Sent from my SM-N900V using Tapatalk


----------



## Mark Steinmann (Jan 28, 2014)

Let's try those first two again...

The Call:






Coyote Double:






Mark

Sent from my SM-N900V using Tapatalk


----------



## Mark Steinmann (Jan 28, 2014)

Dang....they don't want to upload properly.

Sent from my SM-N900V using Tapatalk


----------



## prairiewolf (Feb 19, 2012)

They worked for me Mark, the last one of the bobcat is cool !! How close did he get ?


----------



## hassell (Feb 9, 2010)

Right on, thanks for sharing.


----------



## Rick Howard (Feb 25, 2012)

Awesome!


----------



## azpredatorhunter (Jul 24, 2012)

Nice Mark... It's funny how they respond when you don't have a weapon.


----------



## Mark Steinmann (Jan 28, 2014)

azpredatorhunter said:


> Nice Mark... It's funny how they respond when you don't have a weapon.


Haha yeah no kidding!

Sent from my SM-N900V using Tapatalk


----------



## Mark Steinmann (Jan 28, 2014)

prairiewolf said:


> They worked for me Mark, the last one of the bobcat is cool !! How close did he get ?


I first spotted the bobcat at 80 yards & he closed the gap all the way to 10 yards from me in about 15 seconds. He spotted the movement of me moving the phone to keep him in frame. If I hadn't moved for that he probably would've run me over!
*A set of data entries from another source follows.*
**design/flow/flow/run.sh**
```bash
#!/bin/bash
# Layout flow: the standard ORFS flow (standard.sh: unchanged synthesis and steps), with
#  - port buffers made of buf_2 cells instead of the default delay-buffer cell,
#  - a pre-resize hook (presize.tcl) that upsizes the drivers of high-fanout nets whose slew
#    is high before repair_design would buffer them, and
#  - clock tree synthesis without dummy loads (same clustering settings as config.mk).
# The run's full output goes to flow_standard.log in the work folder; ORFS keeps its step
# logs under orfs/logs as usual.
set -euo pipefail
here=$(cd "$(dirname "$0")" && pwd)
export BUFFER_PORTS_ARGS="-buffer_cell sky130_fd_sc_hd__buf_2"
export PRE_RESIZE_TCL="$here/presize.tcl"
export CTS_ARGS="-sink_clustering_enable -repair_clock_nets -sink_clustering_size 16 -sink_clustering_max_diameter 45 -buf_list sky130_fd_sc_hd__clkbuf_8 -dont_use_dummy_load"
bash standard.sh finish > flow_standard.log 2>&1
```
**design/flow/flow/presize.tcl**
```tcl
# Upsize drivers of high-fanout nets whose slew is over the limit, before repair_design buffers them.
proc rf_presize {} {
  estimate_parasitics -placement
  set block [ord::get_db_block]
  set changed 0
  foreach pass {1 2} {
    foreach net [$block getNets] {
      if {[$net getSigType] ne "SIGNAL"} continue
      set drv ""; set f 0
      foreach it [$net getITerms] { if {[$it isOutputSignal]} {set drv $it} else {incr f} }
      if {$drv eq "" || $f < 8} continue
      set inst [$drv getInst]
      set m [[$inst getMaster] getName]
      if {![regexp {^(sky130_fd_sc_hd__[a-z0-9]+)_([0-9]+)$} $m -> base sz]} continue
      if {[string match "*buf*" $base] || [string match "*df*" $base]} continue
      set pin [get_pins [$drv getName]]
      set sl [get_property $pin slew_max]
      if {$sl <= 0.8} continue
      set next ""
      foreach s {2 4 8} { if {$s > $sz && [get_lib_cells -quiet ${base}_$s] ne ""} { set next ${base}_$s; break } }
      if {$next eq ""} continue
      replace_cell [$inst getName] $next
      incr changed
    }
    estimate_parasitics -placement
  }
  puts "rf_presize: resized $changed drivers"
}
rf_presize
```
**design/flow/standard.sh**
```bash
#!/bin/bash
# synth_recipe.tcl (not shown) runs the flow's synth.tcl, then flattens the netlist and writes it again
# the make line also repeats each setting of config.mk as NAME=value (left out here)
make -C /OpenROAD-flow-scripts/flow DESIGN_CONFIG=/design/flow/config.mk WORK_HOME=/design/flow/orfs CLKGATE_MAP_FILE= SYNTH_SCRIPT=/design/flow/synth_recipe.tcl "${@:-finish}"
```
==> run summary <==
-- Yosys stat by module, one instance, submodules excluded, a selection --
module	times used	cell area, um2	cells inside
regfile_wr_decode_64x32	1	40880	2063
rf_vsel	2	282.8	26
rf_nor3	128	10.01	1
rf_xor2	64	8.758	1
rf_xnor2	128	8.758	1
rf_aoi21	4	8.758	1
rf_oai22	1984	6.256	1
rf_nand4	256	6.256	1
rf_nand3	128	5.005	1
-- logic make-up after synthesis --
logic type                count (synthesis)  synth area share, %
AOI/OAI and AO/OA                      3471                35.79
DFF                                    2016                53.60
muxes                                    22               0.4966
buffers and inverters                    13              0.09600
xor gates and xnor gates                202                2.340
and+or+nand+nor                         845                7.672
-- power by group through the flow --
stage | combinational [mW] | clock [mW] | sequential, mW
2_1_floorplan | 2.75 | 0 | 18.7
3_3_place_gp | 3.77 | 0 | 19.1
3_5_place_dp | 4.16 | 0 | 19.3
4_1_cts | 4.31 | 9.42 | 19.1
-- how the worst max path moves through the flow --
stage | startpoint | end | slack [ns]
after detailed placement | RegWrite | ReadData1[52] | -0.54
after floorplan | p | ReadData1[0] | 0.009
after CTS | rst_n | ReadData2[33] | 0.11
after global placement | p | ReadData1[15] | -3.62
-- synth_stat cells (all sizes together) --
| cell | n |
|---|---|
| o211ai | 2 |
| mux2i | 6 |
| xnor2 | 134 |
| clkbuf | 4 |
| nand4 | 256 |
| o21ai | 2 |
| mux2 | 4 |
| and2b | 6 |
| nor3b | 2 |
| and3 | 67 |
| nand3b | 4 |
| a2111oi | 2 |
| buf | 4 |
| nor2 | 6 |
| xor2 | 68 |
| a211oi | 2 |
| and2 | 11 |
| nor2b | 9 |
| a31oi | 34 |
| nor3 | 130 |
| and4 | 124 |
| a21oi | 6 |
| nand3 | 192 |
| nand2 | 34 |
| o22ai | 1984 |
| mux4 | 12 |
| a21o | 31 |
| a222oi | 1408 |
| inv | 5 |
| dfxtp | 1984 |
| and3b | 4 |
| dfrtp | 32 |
Background: an optimization exercise with open tools, aiming at small area and a short achievable clock period. Do not read the settings as production practice.
RTL that was checked went through simulation tests only; none was proved equivalent to the original.
Power figures rest on the tool's default switching activity, not on a simulated workload.

Setup of main:
==> module y86_dmem_dec, before the edit <==
module y86_dmem_dec (
    input  logic [4:0]  a,
    output logic [19:0] sel
);
    logic [3:0] lo_n;
    logic [5:0] hi_n;
    for (genvar j = 0; j < 4; j++) begin : g_lo
        assign lo_n[j] = ~(a[1:0] == 2'(j));
    end
    for (genvar k = 0; k < 6; k++) begin : g_hi
        assign hi_n[k] = ~(a[4:2] == 3'(k));
    end
    for (genvar i = 0; i < 20; i++) begin : g_sel
        y86_dmem_nor2 u_n (.a(lo_n[(i + 1) % 4]), .b(hi_n[(i + 1) / 4]), .y(sel[i]));
    end
endmodule
==> module y86_data_mem, before the edit <==
module y86_data_mem (
    input  logic        clk,
    input  logic        res,
    input  logic        req,
    input  logic        read,
    input  logic        write,
    input  logic [63:0] addr,
    input  logic [63:0] data,
    output logic        ready,
    output logic        done,
    output logic [63:0] valM,
    output logic        memerr,
    output logic        err_sticky,
    input  logic [63:0] dbg_addr,
    output logic [63:0] dbg_data
);
    logic [20*64-1:0] mem_q, mem_d;
    logic        ready_q, done_q, memerr_q, err_sticky_q;
    logic [4:0]  cnt_q;     
    logic [4:0]  ridx_q;    
    logic        a_hi0, in_range, op_err, wr_ok, rd_ok;
    assign a_hi0    = ~|addr[63:5];
    assign in_range = a_hi0 && (addr[4:0] != 5'd0) && (addr[4:0] <= 5'd20);
    assign op_err   = (read & write) | ((read | write) & ~in_range);
    assign wr_ok    = write & ~read & in_range;
    assign rd_ok    = read & ~write & in_range;
    logic        wr_go, ld;
    logic [4:0]  wa;
    logic [19:0] wsel, we, hold;
    assign wr_go = ready_q & req & wr_ok;
    assign ld    = wr_go | ~ready_q;
    assign wa    = ready_q ? addr[4:0] : cnt_q;
    y86_dmem_dec u_wdec (.a(wa), .sel(wsel));
    for (genvar i = 0; i < 20; i++) begin : g_ent
        assign we[i]   = wr_go & wsel[i];
        assign hold[i] = ~(ld & wsel[i]);
        y86_dmem_wrmux u_wr (
            .we(we[i]), .hold(hold[i]), .wd(data), .q(mem_q[64*i +: 64]), .d(mem_d[64*i +: 64])
        );
    end
    always_ff @(posedge clk) mem_q <= mem_d;
    always_ff @(posedge clk or posedge res) begin
        if (res) begin
            ready_q <= 1'b0;
            cnt_q   <= 5'd1;
        end else begin
            cnt_q   <= cnt_q + 5'd1;
            if (cnt_q == 5'd20) ready_q <= 1'b1;
        end
    end
    always_ff @(posedge clk or posedge res) begin
        if (res) begin
            done_q       <= 1'b0;
            memerr_q     <= 1'b0;
            err_sticky_q <= 1'b0;
            ridx_q       <= 5'd0;
        end else begin
            done_q <= req & ready_q;
            if (req & ready_q) begin
                memerr_q     <= op_err;
                err_sticky_q <= err_sticky_q | op_err;
                ridx_q       <= rd_ok ? addr[4:0] : 5'd0;
            end
        end
    end
    logic d_hi0;
    assign d_hi0 = ~|dbg_addr[63:5];
    for (genvar s = 0; s < 4; s++) begin : g_slice
        logic [19:0] dsel, rsel;
        y86_dmem_dec u_ddec (.a(dbg_addr[4:0]), .sel(dsel));
        y86_dmem_dec u_rdec (.a(ridx_q), .sel(rsel));
        for (genvar b = 16 * s; b < 16 * s + 16; b++) begin : g_bit
            logic [19:0] mb;
            for (genvar i = 0; i < 20; i++) begin : g_mb
                assign mb[i] = mem_q[64*i + b];
            end
            y86_dmem_rdbit_noen u_rd  (.sel(rsel), .d(mb), .q(valM[b]));
            y86_dmem_rdbit      u_dbg (.sel(dsel), .d(mb), .en(d_hi0), .q(dbg_data[b]));
        end
    end
    assign ready      = ready_q;
    assign done       = done_q;
    assign memerr     = memerr_q;
    assign err_sticky = err_sticky_q;
endmodule
Settings: LEC_CHECK=0, CAP_MARGIN=20, CORE_MARGIN=2, CORE_UTILIZATION=40, CTS_CLUSTER_DIAMETER=80, CTS_CLUSTER_SIZE=25, SETUP_SLACK_MARGIN=2.0, SLEW_MARGIN=20, SYNTH_HIERARCHICAL=1, TNS_END_PERCENT=10; clock period 6.0 ns.
standard.sh (not shown) runs the stock make flow with config.mk's settings and CLKGATE_MAP_FILE= SYNTH_SCRIPT=/design/flow/synth_recipe.tcl, a recipe that flattens the netlist after the stock synthesis.
==> flow/flow/run.sh <==
#!/bin/bash
# Standard synthesis and layout, with small port buffers, Yosys/ABC's buffers removed
# before placement (repair_design re-buffers what needs it), and timing repair free to
# resize gates across footprints.
set -euo pipefail
bash standard.sh \
  'BUFFER_PORTS_ARGS=-buffer_cell sky130_fd_sc_hd__buf_1' \
  REMOVE_ABC_BUFFERS=1 \
  MATCH_CELL_FOOTPRINT=0 \
  finish > standard.log 2>&1
main has completed all stages; timing, DRC and antenna checks passed.
Edits applied to the flow inputs when going from main to the feature branch:
--- a/flow/design.v
+++ b/flow/design.v
@@ -4,23 +4,37 @@
     output logic y
 );
     assign y = ~(a | b);
 endmodule
+module y86_dmem_predec (
+    input  logic [4:0] a,
+    output logic [3:0] lo_n,
+    output logic [5:0] hi_n
+);
+    for (genvar j = 0; j < 4; j++) begin : g_lo
+        assign lo_n[j] = ~(a[1:0] == 2'(j));
+    end
+    for (genvar k = 0; k < 6; k++) begin : g_hi
+        assign hi_n[k] = ~(a[4:2] == 3'(k));
+    end
+endmodule
+module y86_dmem_seldec (
+    input  logic [3:0]  lo_n,
+    input  logic [5:0]  hi_n,
+    output logic [19:0] sel
+);
+    for (genvar i = 0; i < 20; i++) begin : g_sel
+        y86_dmem_nor2 u_n (.a(lo_n[(i + 1) % 4]), .b(hi_n[(i + 1) / 4]), .y(sel[i]));
+    end
+endmodule
 module y86_dmem_dec (
     input  logic [4:0]  a,
     output logic [19:0] sel
 );
     logic [3:0] lo_n;
     logic [5:0] hi_n;
-    for (genvar j = 0; j < 4; j++) begin : g_lo
-        assign lo_n[j] = ~(a[1:0] == 2'(j));
-    end
-    for (genvar k = 0; k < 6; k++) begin : g_hi
-        assign hi_n[k] = ~(a[4:2] == 3'(k));
-    end
-    for (genvar i = 0; i < 20; i++) begin : g_sel
-        y86_dmem_nor2 u_n (.a(lo_n[(i + 1) % 4]), .b(hi_n[(i + 1) / 4]), .y(sel[i]));
-    end
+    y86_dmem_predec u_p (.a(a), .lo_n(lo_n), .hi_n(hi_n));
+    y86_dmem_seldec u_s (.lo_n(lo_n), .hi_n(hi_n), .sel(sel));
 endmodule
 module y86_dmem_aoi222 (
     input  logic a1, a2, b1, b2, c1, c2,
     output logic y
@@ -85,9 +99,10 @@
 );
     logic [20*64-1:0] mem_q, mem_d;
     logic        ready_q, done_q, memerr_q, err_sticky_q;
     logic [4:0]  cnt_q;     
-    logic [4:0]  ridx_q;    
+    logic [3:0]  rlo_n_q;
+    logic [5:0]  rhi_n_q;
     logic        a_hi0, in_range, op_err, wr_ok, rd_ok;
     assign a_hi0    = ~|addr[63:5];
     assign in_range = a_hi0 && (addr[4:0] != 5'd0) && (addr[4:0] <= 5'd20);
     assign op_err   = (read & write) | ((read | write) & ~in_range);
@@ -116,29 +131,34 @@
             cnt_q   <= cnt_q + 5'd1;
             if (cnt_q == 5'd20) ready_q <= 1'b1;
         end
     end
+    logic [3:0]  alo_n;
+    logic [5:0]  ahi_n;
+    y86_dmem_predec u_apre (.a(addr[4:0]), .lo_n(alo_n), .hi_n(ahi_n));
     always_ff @(posedge clk or posedge res) begin
         if (res) begin
             done_q       <= 1'b0;
             memerr_q     <= 1'b0;
             err_sticky_q <= 1'b0;
-            ridx_q       <= 5'd0;
+            rlo_n_q      <= '1;
+            rhi_n_q      <= '1;
         end else begin
             done_q <= req & ready_q;
             if (req & ready_q) begin
                 memerr_q     <= op_err;
                 err_sticky_q <= err_sticky_q | op_err;
-                ridx_q       <= rd_ok ? addr[4:0] : 5'd0;
+                rlo_n_q      <= alo_n;
+                rhi_n_q      <= rd_ok ? ahi_n : 6'h3f;
             end
         end
     end
     logic d_hi0;
     assign d_hi0 = ~|dbg_addr[63:5];
     for (genvar s = 0; s < 4; s++) begin : g_slice
         logic [19:0] dsel, rsel;
         y86_dmem_dec u_ddec (.a(dbg_addr[4:0]), .sel(dsel));
-        y86_dmem_dec u_rdec (.a(ridx_q), .sel(rsel));
+        y86_dmem_seldec u_rdec (.lo_n(rlo_n_q), .hi_n(rhi_n_q), .sel(rsel));
         for (genvar b = 16 * s; b < 16 * s + 16; b++) begin : g_bit
             logic [19:0] mb;
             for (genvar i = 0; i < 20; i++) begin : g_mb
                 assign mb[i] = mem_q[64*i + b];
Global-route wire length before repair: main vs the feature branch — no meaningful difference. Per the comparison of the feature branch with main, net switching component of the power went down; number of standard cells in the layout, taps in and fillers out went down; vias after detailed routing went down. The feature branch carries more flip-flops than main. Compared with main, the feature branch is more frugal on power. Between the feature branch and main, it is the feature branch whose total number of cells along the worst setup path is lower, by 2. On total standard cell area after synthesis, main and the feature branch are basically level. Going from main to the feature branch, count of inserted antenna diode cells fell 1, maximum frequency fell about 1.8%, final critical-path required period rose 0.082 ns, final net count fell about 2.5%, total number of multi-input combinational cells fell 18. Summary: with main as the reference, combined area of the multi-input logic cells in the feature branch moved down slightly.
The RTL of the feature branch was laid out without a check of its function.

re-timing with driven ports:
The flow's constraints put no driver on any port. The routed layouts listed below were extracted and timed again, unchanged, in two steps. Step 1: set_driving_cell puts a clkbuf_16 on clk and a buf_2 on each other input, an assumption about the parent block. Step 2 times the ports against the registers' clock, not the clock port: input delays grow and output delays shrink by t, the midpoint of the rising clock arrivals with the driver on. Three values: ideal, step 1, step 2; two values: the first two.
| run | shift t [ns] | slack for setup (ns) | hold slack, ns | worst setup path at the end |
|---|---|---|---|---|
| main | 0.766 | 1.466 / 1.404 / 1.248 | 0.499 / 0.454 / 0.499 | input to register |
| the feature branch | 0.802 | 1.384 / 1.163 / 0.999 | 0.507 / 0.507 / 0.507 | input to register |
After both steps setup and hold are still met in every run listed. For the feature branch, which loses most, drivers alone change the setup slack by -0.221 ns; drivers and shift together by -0.385 ns.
You guys can view all 4 videos?!

Mark

Sent from my SM-N900V using Tapatalk


----------



## Antlerz22 (Apr 18, 2011)

That's where a .22 or .25 cal airgun would shine, quiet and discreet even around suburbia.


----------



## prairiewolf (Feb 19, 2012)

Mark, all 6 of them worked for me. At first the four wouldnt. After watching the last 2 all of them worked. Probably had to do with buffering, I sure aint no computer guy though.


----------



## Mark Steinmann (Jan 28, 2014)

prairiewolf said:


> Mark, all 6 of them worked for me. At first the four wouldnt. After watching the last 2 all of them worked. Probably had to do with buffering, I sure aint no computer guy though.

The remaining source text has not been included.